Hotlinking / Leaching

[1DMF]

Hi,

Is there any way of stopping people connecting/running files on a website.

I have PHP and ASP scripts I use for certain processes/apps on my site that I only want 'My Site' to be able to run.

Is there a way of doing this?

Thanks,
1DMF

"In complete darkness we are all the same, only our knowledge and wisdom separates us, don't let your eyes deceive you."

"If a shortcut was meant to be easy, it wouldn't be a shortcut, it would be the way!

 

[lhuegele]

I think you would be better off posting in the PHP or ASP forums.

 

[1DMF]

I have and found a few mthods, though none 100%

one way is to use a session cookie created via the previous page, so then the current page checks for the cookie before doing any processing.

wors fine of cookes are enabled.


another suggestion was to check 'HTTP_REFERER@ system variable, but seings as that is empty 90% of the time that method is pretty much useless.

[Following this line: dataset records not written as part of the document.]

From an optimization exercise on the open Yosys and OpenROAD flow, aimed at small area, a short achievable clock period and few clock cycles per item; shortcuts taken in it are not production practice.
Only simulation tests tie the RTL to the original design; equivalence was not proved.
No activity file was given, so power comes from the tool's default toggle rates.

==> flow/design.v <==
`timescale 1ns / 1ps
module qtwosComp(
    input [N-2:0] a,
    output [2*N-1:0] b
    );
	reg [2*N-1:0] data;
	reg [2*N-1:0] flip;
	reg [2*N-1:0] out;
	parameter Q = 15;
	parameter N = 32;
	assign b = out;
	always @*
	begin
		data <= a;		 
	end
	always @*
	begin
		flip <= ~a;
	end
	always @*
	begin
		out <= flip + 1;
	end
endmodule
`timescale 1ns / 1ps
module qmult(
    input [N-1:0] a,
    input [N-1:0] b,
    output [N-1:0] c
    );
	wire [2*N-1:0] a_ext;
	wire [2*N-1:0] b_ext;
	wire [2*N-1:0] r_ext;
	reg [2*N-1:0] a_mult;
	reg [2*N-1:0] b_mult;
	reg [2*N-1:0] result;
	reg [N-1:0] retVal;
	parameter Q = 8;
	parameter N = 20;
	qtwosComp #(Q,N) comp_a (a[N-2:0], a_ext);
	qtwosComp #(Q,N) comp_b (b[N-2:0], b_ext);
	qtwosComp #(Q,N) comp_r (result[N-2+Q:Q], r_ext);
	assign c = retVal;
	always @*
	begin
		if(a[N-1] == 1)
			a_mult <= a_ext;
		else
			a_mult <= a;
		if(b[N-1] == 1)
			b_mult <= b_ext;
		else
			b_mult <= b;		
	end 
	always @*
	begin
		result <= a_mult * b_mult;
	end
	always @*
	begin		
		if((a[N-1] == 1 && b[N-1] == 0) || (a[N-1] == 0 && b[N-1] == 1)) begin
			retVal[N-1] <= 1;
			retVal[N-2:0] <= r_ext[N-2:0];
		end
		else begin
			retVal[N-1] <= 0;
			retVal[N-2:0] <= result[N-2+Q:Q];
		end
	end
endmodule
`timescale 1ns / 1ps
module qadd(
    input [N-1:0] a,
    input [N-1:0] b,
    output reg [N-1:0] c
    );
	parameter Q = 15;
	parameter N = 28;
reg [N-1:0] res;
always @* begin
    if ( res[N-2:0] == 0 )
        c = 0;
    else
        c = res;
end
always @*
begin
	if(a[N-1] == 1 && b[N-1] == 1) begin
		res[N-1] = 1;
		res[N-2:0] = a[N-2:0] + b[N-2:0];
	end
	else if(a[N-1] == 0 && b[N-1] == 0) begin
		res[N-1] = 0;
		res[N-2:0] = a[N-2:0] + b[N-2:0];
	end
	else if(a[N-1] == 0 && b[N-1] == 1) begin
		if(a[N-2:0] > b[N-2:0]) begin
			res[N-1] = 0;
			res[N-2:0] = a[N-2:0] - b[N-2:0];
		end
		else begin
			res[N-1] = 1;
		    res[N-2:0] = b[N-2:0] - a[N-2:0];
        end
	end
	else begin
        if(a[N-2:0] > b[N-2:0]) begin
            res[N-1] = 1;
            res[N-2:0] = a[N-2:0] - b[N-2:0];
        end
        else begin
            res[N-1] = 0;
            res[N-2:0] = b[N-2:0] - a[N-2:0];
        end
    end
end
endmodule
`timescale 1ns / 1ps
module negar(
    in,
    neg_in
    );
input logic [N-1:0] in;
output logic [N-1:0] neg_in;
parameter Q = 15;
parameter N = 28;    
logic [N-1:0] aux;
always_comb begin
    if ( in[N-1] == 1) begin
        neg_in[N-1] = 0; 
        neg_in[N-2:0] = in[N-2:0];
    end
    else begin
        neg_in[N-1] = 1;
        neg_in[N-2:0] = in[N-2:0];
    end
end
endmodule
From an optimization exercise on the open Yosys and OpenROAD flow, aimed at small area, a short achievable clock period and few clock cycles; shortcuts taken in it are not production practice.
Where RTL was checked, it was by simulation tests only, not by an equivalence proof against the original.
The RTL of runs 3 and 4 was laid out without a check of its function.
Power is estimated from default activity; no workload was simulated.

==> flow/design.v <==
module g_a211oi(input a1,a2,b1,c1, output y);
assign y = ~((a1 & a2) | b1 | c1);
endmodule
module g_a21oi(input a1,a2,b1, output y);
assign y = ~((a1 & a2) | b1);
endmodule
module g_nand2(input a,b, output y);
assign y = ~(a & b);
endmodule
module g_nand3(input a,b,c, output y);
assign y = ~(a & b & c);
endmodule
module g_nor2(input a,b, output y);
assign y = ~(a | b);
endmodule
module g_o21a(input a1,a2,b1, output y);
assign y = (a1 | a2) & b1;
endmodule
module g_o22ai(input a1,a2,b1,b2, output y);
assign y = ~((a1 | a2) & (b1 | b2));
endmodule
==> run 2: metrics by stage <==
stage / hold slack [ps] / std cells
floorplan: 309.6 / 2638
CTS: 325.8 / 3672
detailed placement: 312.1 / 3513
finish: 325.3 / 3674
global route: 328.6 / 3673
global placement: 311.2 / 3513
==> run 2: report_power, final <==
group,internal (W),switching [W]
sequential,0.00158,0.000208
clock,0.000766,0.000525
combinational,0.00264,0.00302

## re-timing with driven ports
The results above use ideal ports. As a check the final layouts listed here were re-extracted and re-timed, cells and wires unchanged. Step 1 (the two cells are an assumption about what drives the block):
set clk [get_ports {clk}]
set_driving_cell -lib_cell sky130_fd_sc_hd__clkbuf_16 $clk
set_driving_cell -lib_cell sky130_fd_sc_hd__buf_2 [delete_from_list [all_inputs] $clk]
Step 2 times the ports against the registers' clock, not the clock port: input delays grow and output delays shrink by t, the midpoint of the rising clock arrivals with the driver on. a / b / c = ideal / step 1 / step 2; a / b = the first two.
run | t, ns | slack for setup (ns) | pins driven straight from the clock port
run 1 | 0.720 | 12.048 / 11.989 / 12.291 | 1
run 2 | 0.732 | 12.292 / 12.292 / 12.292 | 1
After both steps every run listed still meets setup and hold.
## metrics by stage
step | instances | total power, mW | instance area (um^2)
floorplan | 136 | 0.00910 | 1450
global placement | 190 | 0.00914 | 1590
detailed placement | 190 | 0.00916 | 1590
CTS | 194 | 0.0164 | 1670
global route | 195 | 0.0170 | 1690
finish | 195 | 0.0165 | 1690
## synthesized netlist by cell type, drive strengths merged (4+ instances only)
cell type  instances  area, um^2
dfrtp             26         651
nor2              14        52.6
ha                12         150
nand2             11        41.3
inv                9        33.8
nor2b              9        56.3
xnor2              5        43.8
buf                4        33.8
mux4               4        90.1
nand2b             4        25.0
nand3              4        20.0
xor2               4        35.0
Context: an optimization exercise on an open-source flow, tuned for small area. The choices shown serve that exercise and are no tape-out recipe. The RTL was checked by simulation tests, not by an equivalence proof against the original design. Power figures rest on the tool's default switching activity, not on a simulated workload.

fjord:
// atomik_top_parallel
module atomik_top_parallel #(
    parameter integer SYS_CLK_HZ = 94_500_000,
    parameter integer BAUD_RATE  = 115200,
    parameter integer N_BANKS    = 4
)(
    input  wire       sys_clk,
    input  wire       sys_rst_n,
    input  wire       uart_rx,
    output wire       uart_tx,
    output wire [5:0] led
);
For scale: ~480 cells after synthesis, roughly 10 I/O pins, ~6600 um2 of cells after synthesis.
clock: 10.0 ns
lec_check: 0
cap_margin: 20
core_margin: 2
core_utilization: 40
cts_buf_list: sky130_fd_sc_hd__clkbuf_4
place_density: 0.6
slew_margin: 20
run.sh (not shown) runs the stock make flow with config.mk's settings and CLKGATE_MAP_FILE= SYNTH_SCRIPT=/design/flow/synth_recipe.tcl, a recipe that flattens the netlist after the stock synthesis.
For lagoon, these inputs were changed with respect to fjord:
Settings: CTS_BUF_LIST removed (was sky130_fd_sc_hd__clkbuf_4).
==> run summary <==
Compared with fjord, lagoon shows a utilization that is 0.88 points higher.
Delta (lagoon minus fjord): met2 demand-to-capacity share in global routing higher; global-route usage went down; clock buffer count moved down; hold slack flat; initial antenna violation count went down by 1.
NOTE cell area after layout fjord->lagoon increased slightly
Taking fjord as the reference, in lagoon portion of the clock cycle consumed by the worst path in the final layout shows a reduction of 1.1 points; final net count dropped 5.7%.
Compared with fjord, lagoon shows total length of routed met3 wires lower by about 24%.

I know on unix / apche there is .htaccess and mod-rewrite

and i've seen a few extensions for IIS (ISAPI Filters), to do the same job, but the ones i've seen have a fee attached.

I'm sure I saw something about IIS7 having more security and functionality along these lines, do you know if this is true?

Should I get the bosses to upgrade our webserver to IIS7 ? is that an option?



"In complete darkness we are all the same, only our knowledge and wisdom separates us, don't let your eyes deceive you."

"If a shortcut was meant to be easy, it wouldn't be a shortcut, it would be the way!